Does HMAC take part in TLS/SSL? When the client and the server pass the TLS handshake and create a common SESSION key, do they also HMAC each message that is being sent out for the purpose of data integrity?
Modern versions of TLS (TLS 1.2 with modern cipher suites, TLS 1.3) do not use HMAC for the to protect the integrity or authenticity1 of each message. They use dedicated authenticated encryption (AEAD) primitives, such as a block cipher (e.g. AES) in GCM or CCM mode, or ChaCha20+Poly1305. CCM uses the block cipher for integrity as well as confidentiality. GCM and Poly1305 use different constructions that are neither based on a block cipher nor based on a hash.
It is possible to construct authenticated encryption with HMAC, and that's what versions of TLS up to 1.2 did, with either a stream cipher (RC4) or a block cipher in CBC mode for confidentiality. Those methods are problematic and deprecated (I won't go into details here, look up 2000s and 2010s attacks against TLS such as BEAST, POODLE, Lucky Thirteen, etc.). The problems come from the confidentiality side, not from HMAC. HMAC itself is very robust, but combining an authentication primitive and a confidentiality primitive is tricky. The main reason standard AEAD constructions don't use HMAC is that it's slower than the standard constructions, and the robustness of HMAC is not needed.
HMAC is used in some places in modern TLS, just not for the integrity or authenticity of normal messages. In TLS 1.3, it's used for the integrity of the handshake. (Older versions of TLS just use a hash there. A hash is good enough, but HMAC is more robust in case an unlikely weakness is discovered in the hash function.) HMAC is also used to derive keys and other cryptographic material, not for its authenticity or integrity properties, but because with standard cryptographic hash functions, HMAC is a very robust pseudorandom function. TLS 1.0/1.1, TLS 1.2 and TLS 1.3 use slightly different constructions, all based on HMAC.
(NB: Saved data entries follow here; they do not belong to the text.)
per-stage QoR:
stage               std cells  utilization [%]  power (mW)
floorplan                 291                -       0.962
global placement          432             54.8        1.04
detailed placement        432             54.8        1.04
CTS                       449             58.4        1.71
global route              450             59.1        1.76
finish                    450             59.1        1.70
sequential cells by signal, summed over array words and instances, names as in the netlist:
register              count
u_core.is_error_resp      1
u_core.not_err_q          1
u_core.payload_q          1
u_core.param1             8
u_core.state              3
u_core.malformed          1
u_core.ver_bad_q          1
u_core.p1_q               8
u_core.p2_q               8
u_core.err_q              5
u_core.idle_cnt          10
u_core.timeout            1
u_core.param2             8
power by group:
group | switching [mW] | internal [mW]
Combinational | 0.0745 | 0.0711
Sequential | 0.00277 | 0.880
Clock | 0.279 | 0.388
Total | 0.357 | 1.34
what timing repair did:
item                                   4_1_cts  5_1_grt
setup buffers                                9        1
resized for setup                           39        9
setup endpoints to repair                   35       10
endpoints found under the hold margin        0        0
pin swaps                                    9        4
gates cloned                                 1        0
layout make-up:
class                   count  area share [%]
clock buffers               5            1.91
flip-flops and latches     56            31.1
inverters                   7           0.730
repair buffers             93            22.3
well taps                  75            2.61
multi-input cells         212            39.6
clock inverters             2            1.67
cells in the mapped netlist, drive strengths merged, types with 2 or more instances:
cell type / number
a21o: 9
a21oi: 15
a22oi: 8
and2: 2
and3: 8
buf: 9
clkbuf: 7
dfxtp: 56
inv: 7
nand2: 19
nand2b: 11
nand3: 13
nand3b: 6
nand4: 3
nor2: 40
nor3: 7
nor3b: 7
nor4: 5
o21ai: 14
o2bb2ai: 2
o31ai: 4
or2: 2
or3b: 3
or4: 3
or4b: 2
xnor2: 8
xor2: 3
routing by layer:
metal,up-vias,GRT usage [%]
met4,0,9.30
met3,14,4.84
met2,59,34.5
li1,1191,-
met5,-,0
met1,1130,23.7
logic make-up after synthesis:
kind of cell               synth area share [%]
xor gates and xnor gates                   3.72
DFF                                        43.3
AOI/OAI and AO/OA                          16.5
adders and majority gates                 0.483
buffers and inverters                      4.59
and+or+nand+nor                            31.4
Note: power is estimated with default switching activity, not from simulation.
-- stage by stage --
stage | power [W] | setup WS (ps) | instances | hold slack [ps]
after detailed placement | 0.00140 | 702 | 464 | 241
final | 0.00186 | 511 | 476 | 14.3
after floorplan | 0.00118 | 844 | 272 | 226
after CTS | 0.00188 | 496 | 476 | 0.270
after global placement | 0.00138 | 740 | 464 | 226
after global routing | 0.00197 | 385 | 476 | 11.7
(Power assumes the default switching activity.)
===== src/rtl/logic_unit_pipe.sv =====
// Handshaked logic unit: one output register, one-entry skid buffer, XOR accumulator.
module logic_unit_pipe #(
  parameter int WIDTH = 4,
  parameter int OP_W  = 3
) (
  input  logic             clk,
  input  logic             rst,
  input  logic             in_valid,
  output logic             in_ready,
  input  logic [OP_W-1:0]  in_op,
  input  logic [WIDTH-1:0] in_a,
  input  logic [WIDTH-1:0] in_b,
  input  logic             acc_clr,
  output logic             out_valid,
  input  logic             out_ready,
  output logic [WIDTH-1:0] out_y,
  output logic             out_zero,
  output logic             out_ones,
  output logic             out_par
);
  import logic_unit_pkg::*;

  logic              in_ready_r;
  logic              accept;
  logic              out_free;
  logic              skid_load;
  logic [WIDTH-1:0]  acc;
  logic [WIDTH-1:0]  acc_in;
  logic [WIDTH-1:0]  y_p0;
  logic [FLAG_W-1:0] flags_p0;
  logic              vld_p1;
  logic [WIDTH-1:0]  y_p1;
  logic [FLAG_W-1:0] flags_p1;
  logic              skid_vld;
  logic [WIDTH-1:0]  skid_y;
  logic [FLAG_W-1:0] skid_flags;

  assign accept    = in_valid & in_ready_r;
  assign out_free  = ~vld_p1 | out_ready;
  assign skid_load = accept & ~skid_vld & ~out_free;
  // A clear in the same cycle as an XACC beat makes that beat see an empty accumulator.
  assign acc_in    = acc_clr ? '0 : acc;

  // ---- stage p0: combinational evaluation of the incoming beat ----
  logic_unit_core #(
    .WIDTH (WIDTH)
  ) u_core (
    .op    (in_op),
    .a     (in_a),
    .b     (in_b),
    .acc   (acc_in),
    .y     (y_p0),
    .flags (flags_p0)
  );

  // ---- stage p1: output register, skid control, accumulator ----
  always_ff @(posedge clk) begin
    if (rst) begin
      vld_p1              <= 1'b0;
      y_p1                <= '0;
      flags_p1            <= '0;
      flags_p1[FLAG_ZERO] <= 1'b1;
      skid_vld            <= 1'b0;
      in_ready_r          <= 1'b0;
      acc                 <= '0;
    end else begin
      in_ready_r <= ~skid_vld | out_free;
      if (skid_vld) begin
        if (out_free) begin
          vld_p1   <= 1'b1;
          y_p1     <= skid_y;
          flags_p1 <= skid_flags;
          skid_vld <= 1'b0;
        end
      end else if (accept) begin
        if (out_free) begin
          vld_p1   <= 1'b1;
          y_p1     <= y_p0;
          flags_p1 <= flags_p0;
        end else begin
          skid_vld   <= 1'b1;
          in_ready_r <= 1'b0;
        end
      end else if (out_ready) begin
        vld_p1 <= 1'b0;
      end

      if (accept && (in_op == OP_XACC)) begin
        acc <= y_p0;
      end else if (acc_clr) begin
        acc <= '0;
      end
    end
  end

  always_ff @(posedge clk) begin
    if (skid_load) begin
      skid_y     <= y_p0;
      skid_flags <= flags_p0;
    end
  end

  assign in_ready  = in_ready_r;
  assign out_valid = vld_p1;
  assign out_y     = y_p1;
  assign out_zero  = flags_p1[FLAG_ZERO];
  assign out_ones  = flags_p1[FLAG_ONES];
  assign out_par   = flags_p1[FLAG_PAR];

endmodule
[src/rtl/branch_resolve_ctrl.sv]
// branch_resolve_ctrl
// Sequences the branch predictor between fetch and execute.
//   - Each fetched conditional branch asks the predictor for a direction.
//     That prediction is recorded in an in-order in-flight queue.
//   - Each resolved branch is compared with the oldest recorded prediction.
//     The predictor is then trained with the actual outcome.
//   - A mispredict clears the queue and raises a timed flush/redirect.
//     Fetch is stalled while the flush is active.
//
// Ports:
//   clk, reset           clock; synchronous active-high reset
//   branch_fetch, pred_in      fetched branch / predictor output
//   predict, pred_taken        prediction request / prediction to fetch
//   branch_resolve, branch_taken   oldest branch resolved / its outcome
//   train_valid, train_outcome     one-cycle predictor training pulse
//   fetch_stall                fetch must hold the current branch
//   flush, redirect_taken      pipeline flush and refetch direction
//   inflight_count             queue occupancy
//   resolve_err                sticky: resolve seen with an empty queue
//   mispredict_count           saturating mispredict counter
//
// Build option: define BRP_STATS_EN to build the mispredict counter.
// Without it, mispredict_count is tied to zero.

module branch_resolve_ctrl #(
   parameter int DEPTH        = 4,
   parameter int PTR_W        = 2,
   parameter int FLUSH_CYCLES = 2,
   parameter int CNT_W        = 16
) (
   input  logic             clk,
   input  logic             reset,
   input  logic             branch_fetch,
   input  logic             pred_in,
   output logic             predict,
   output logic             pred_taken,
   input  logic             branch_resolve,
   input  logic             branch_taken,
   output logic             train_valid,
   output logic             train_outcome,
   output logic             fetch_stall,
   output logic             flush,
   output logic             redirect_taken,
   output logic [PTR_W:0]   inflight_count,
   output logic             resolve_err,
   output logic [CNT_W-1:0] mispredict_count
);

   localparam int FC_W = (FLUSH_CYCLES > 1) ? $clog2(FLUSH_CYCLES) : 1;

   typedef enum logic [1:0] {
      IDLE  = 2'd0,
      TRACK = 2'd1,
      FLUSH = 2'd2
   } state_t;

   state_t             state_q, state_d;
   logic [PTR_W-1:0]   head_q, tail_q;
   logic [PTR_W:0]     count_q, count_d;
   logic [DEPTH-1:0]   pred_q;
   logic [FC_W-1:0]    flush_cnt_q;
   logic               train_valid_q, train_outcome_q, redirect_q, resolve_err_q;

   logic in_flush, not_empty, full, resolve_ok, mispredict_now, push;

   // Per-cycle decode of the queue and the resolve path.
   // Resolves are only honoured with something in flight and outside a flush.
   // A full queue stays open while resolving, so a simultaneous pop can free a slot.
   always_comb begin
      in_flush       = (state_q == FLUSH);
      not_empty      = (count_q != '0);
      full           = (count_q == (PTR_W+1)'(DEPTH));
      resolve_ok     = branch_resolve && not_empty && !in_flush;
      mispredict_now = resolve_ok && (branch_taken != pred_q[head_q]);
      fetch_stall    = (full && !branch_resolve) || in_flush || mispredict_now;
      predict        = branch_fetch && !fetch_stall;
      pred_taken     = predict && pred_in;
      push           = predict;
   end

   // Next occupancy.
   // A mispredict wipes the queue, which also drops any same-cycle push.
   always_comb begin
      count_d = count_q;
      if (mispredict_now) begin
         count_d = '0;
      end else begin
         case ({push, resolve_ok})
            2'b10:   count_d = count_q + (PTR_W+1)'(1);
            2'b01:   count_d = count_q - (PTR_W+1)'(1);
            default: count_d = count_q;
         endcase
      end
   end

   // Next-state logic.
   // FLUSH is left once its down-counter has reached zero.
   // Outside FLUSH, the state simply reflects whether anything is in flight.
   always_comb begin
      state_d = state_q;
      if (mispredict_now) begin
         state_d = FLUSH;
      end else if (in_flush) begin
         if (flush_cnt_q == '0) state_d = IDLE;
      end else begin
         state_d = (count_d != '0) ? TRACK : IDLE;
      end
   end

   // State register, queue storage and the registered output pulses.
   // Pointers wrap naturally because DEPTH is a power of two.
   always_ff @(posedge clk) begin
      if (reset) begin
         state_q         <= IDLE;
         head_q          <= '0;
         tail_q          <= '0;
         count_q         <= '0;
         pred_q          <= '0;
         flush_cnt_q     <= '0;
         train_valid_q   <= 1'b0;
         train_outcome_q <= 1'b0;
         redirect_q      <= 1'b0;
         resolve_err_q   <= 1'b0;
      end else begin
         state_q       <= state_d;
         count_q       <= count_d;
         train_valid_q <= resolve_ok;
         if (resolve_ok) train_outcome_q <= branch_taken;
         if (mispredict_now) begin
            head_q      <= '0;
            tail_q      <= '0;
            redirect_q  <= branch_taken;
            flush_cnt_q <= FC_W'(FLUSH_CYCLES - 1);
         end else begin
            if (push) begin
               pred_q[tail_q] <= pred_in;
               tail_q         <= tail_q + PTR_W'(1);
            end
            if (resolve_ok) head_q <= head_q + PTR_W'(1);
            if (in_flush && flush_cnt_q != '0) flush_cnt_q <= flush_cnt_q - FC_W'(1);
         end
         if (branch_resolve && !not_empty && !in_flush) resolve_err_q <= 1'b1;
      end
   end

   assign train_valid    = train_valid_q;
   assign train_outcome  = train_outcome_q;
   assign flush          = in_flush;
   assign redirect_taken = redirect_q && in_flush;
   assign inflight_count = count_q;
   assign resolve_err    = resolve_err_q;

`ifdef BRP_STATS_EN
   logic [CNT_W-1:0] mispredict_cnt_q;

   // Saturating count of mispredict edges since reset.
   always_ff @(posedge clk) begin
      if (reset) begin
         mispredict_cnt_q <= '0;
      end else if (mispredict_now && mispredict_cnt_q != '1) begin
         mispredict_cnt_q <= mispredict_cnt_q + CNT_W'(1);
      end
   end

   assign mispredict_count = mispredict_cnt_q;
`else
   assign mispredict_count = '0;
`endif

endmodule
1 Integrity: protection against modification. Authentication: allowing to verify the origin of a message. HMAC can guarantee both. An integrity guarantee is generally not useful in a communication protocol: integrity would mean that the recipient would compare the HMAC with a previously known value, but the recipient has no previously known value to compare with. The recipient of a message verifies its authenticity by checking that the MAC or authentication tag is correct. Since the message is authentic, it must be part of the conversation, but it might be out of order, or resent. So to validate the integrity of the conversation, each message contains a number (0 for the first message, 1 for the second message, etc.) which is part of the authenticity-protected data, and the recipient verifies that it receives messages in the correct order.
HMAC is used to create the authentication tag in the cipher suites for TLS 1.2 and older that contain a non-authenticated cipher such as ciphers in CBC mode or RC4.
For the other cipher suites HMAC is also used, but only as part of the key derivation mechanism that derives the session keys from the master secret (which is created by key establishment, e.g by using RSA encryption or ephemeral Diffie-Hellman (DHE / ECDHE). In that case HMAC is part of a TLS-specified PRF - TLS 1.2 or lower, or part of HKDF (TLS 1.3). It is also used to authenticate the handshake (this part taken from Gilles answer).
Of course, if an authenticated cipher is used then it also creates an authentication tag (concatenated to the ciphertext), however it would use another message authentication code for it, such as GMAC for AES-GCM or Poly1305 with ChaCha20/Poly1305 (obviously) and CBC-MAC for CCM.